Source information
-- Opening Marker --

**flow/design.v**
```verilog
module MISO_switch#(parameter SLAVE_COUNT = 8)(
  input [SLAVE_COUNT-1:0] MISO_in,
  input [SLAVE_COUNT-1:0] CS,
  output MISO_out);
  reg [SLAVE_COUNT-1:0] MISO;
  integer i;
  always@*
    begin
      for(i = 0; i < SLAVE_COUNT; i = i + 1)
        begin
          MISO[i] <= (~CS[i]) & MISO_in[i];
        end
    end
  assign MISO_out = |MISO;
endmodule 
```
module spi_slave(
  input clk,
  input rst,
  output busy, 
  input MOSI, 
  output MISO, 
  input SCLK, 
  input CS, 
  input [31:0] tx_data, 
  output reg [31:0] rx_data,
  input [1:0] transaction_length,  
  input CPOL,  
  input CPHA,  
  input daisy_chain,  
  input default_val);
  parameter SPI_READY   = 2'b00,  
            SPI_PRE_Tx  = 2'b01,  
            SPI_Tx  = 2'b11,  
            SPI_POST_Tx = 2'b10;  
  reg [4:0] SPI_transaction_counter;
  reg [1:0] SPI_state;
  wire SPI_ready, SPI_pre_t, SPI_working, SPI_post_t;
  reg MISO_s;
  reg [31:0] rx_buff;
  reg [32:0] tx_buff;
  wire [15:0] clk_array;
  wire spi_clk_sys;  
  assign MISO = (CS) ? ((daisy_chain) ? MOSI : 1'dZ)  : MISO_s;
  assign SPI_ready = (SPI_state == SPI_READY);
  assign SPI_pre_t = (SPI_state == SPI_PRE_Tx);
  assign SPI_working = (SPI_state == SPI_Tx);
  assign SPI_post_t = (SPI_state == SPI_POST_Tx);
  assign busy = ~SPI_ready;
  assign spi_clk_sys = (SCLK ^ CPOL) ^ CPHA;
  always@(posedge clk)
    begin
      if(rst)
        begin
          SPI_state <= SPI_READY;
        end
      else
        begin
          case(SPI_state)
            SPI_READY:
              begin
                SPI_state <= (~CS) ? SPI_PRE_Tx : SPI_READY;
              end
            SPI_PRE_Tx:
              begin
                SPI_state <= SPI_Tx;
              end
            SPI_Tx:
              begin
                SPI_state <= (CS) ? SPI_POST_Tx : SPI_Tx;
              end
            SPI_POST_Tx:
              begin
                SPI_state <= SPI_READY;
              end
          endcase
        end
    end
  always@*
    begin
      if(busy)
        case(transaction_length)
          2'd0:
            begin
              MISO_s = (CPHA) ? tx_buff[8] : tx_buff[7];
            end
          2'd1:
            begin
              MISO_s = (CPHA) ? tx_buff[16] : tx_buff[15];
            end
          2'd2:
            begin
              MISO_s = (CPHA) ? tx_buff[24] : tx_buff[23];
            end
          2'd3:
            begin
              MISO_s = (CPHA) ? tx_buff[32] : tx_buff[31];
            end 
        endcase
      else
        MISO_s = default_val;
    end
  always@(negedge spi_clk_sys or posedge SPI_pre_t)
    begin
      if(SPI_pre_t)
        begin
          tx_buff <= {default_val, tx_data};
        end
      else
        begin
          tx_buff <= {tx_buff[31:0], default_val};
        end
    end
  always@(posedge spi_clk_sys or posedge SPI_ready)
    begin
      if(SPI_ready)
        begin
          rx_buff <= 32'h0;
        end
      else
        begin
          rx_buff <= {rx_buff[30:0], MOSI};
        end
    end
  always@(posedge clk)
    begin  
      rx_data <= (SPI_post_t) ? rx_buff : rx_data;
    end
endmodule 
module spi_clk_gen(clk_i, rst, division_ratio, clk_o);
  input clk_i, rst;
  input [3:0] division_ratio;
  output clk_o;  
  reg [15:0] clk_array;  
  assign clk_o = clk_array[division_ratio];
  always@(posedge clk_i or posedge rst)
    begin
      if(rst)
        begin
          clk_array[0] <= 0;
        end
      else
        begin
          clk_array[0] <= ~clk_array[0];
        end
    end
    genvar i;
    generate
      for (i = 0; i < 15; i = i + 1) 
        begin
          always@(posedge clk_array[i] or posedge rst)
            begin
              if(rst)
                begin
                  clk_array[i+1] <= 0;
                end
              else
                begin
                  clk_array[i+1] <= ~clk_array[i+1];
                end
            end
        end
    endgenerate
endmodule 
==> run.sh <==
#!/bin/bash
# OpenROAD 26Q1-2900-gdf79404cd8, Yosys 0.63+post, stock flow scripts
make -C /OpenROAD-flow-scripts/flow DESIGN_CONFIG=/design/flow/config.mk WORK_HOME=/design/flow/orfs finish
==> config.mk <==
export PLATFORM = sky130hd
export DESIGN_NAME = spi_clk_gen
export DESIGN_NICKNAME = spi_clk_gen
export VERILOG_FILES = /design/flow/design.v
export SDC_FILE = /design/flow/constraint.sdc
export NUM_CORES = 4
export LEC_CHECK = 1
export CORE_AREA = 10 10 79 79
export DIE_AREA = 0 0 89 89
==> constraint.sdc <==
current_design spi_clk_gen

set clk_period 1.9
set clk_io_pct 0.2

create_clock -name clk0 -period $clk_period [get_ports {clk_i}]

set non_clock_inputs [all_inputs -no_clocks]
set_input_delay [expr $clk_period * $clk_io_pct] -clock clk0 $non_clock_inputs
set_output_delay [expr $clk_period * $clk_io_pct] -clock clk0 [all_outputs]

-- Closing Marker --

Required work
Copy every line of the data above in which the string "scripts" appears.

Answer to this problem
# OpenROAD 26Q1-2900-gdf79404cd8, Yosys 0.63+post, stock flow scripts
make -C /OpenROAD-flow-scripts/flow DESIGN_CONFIG=/design/flow/config.mk WORK_HOME=/design/flow/orfs finish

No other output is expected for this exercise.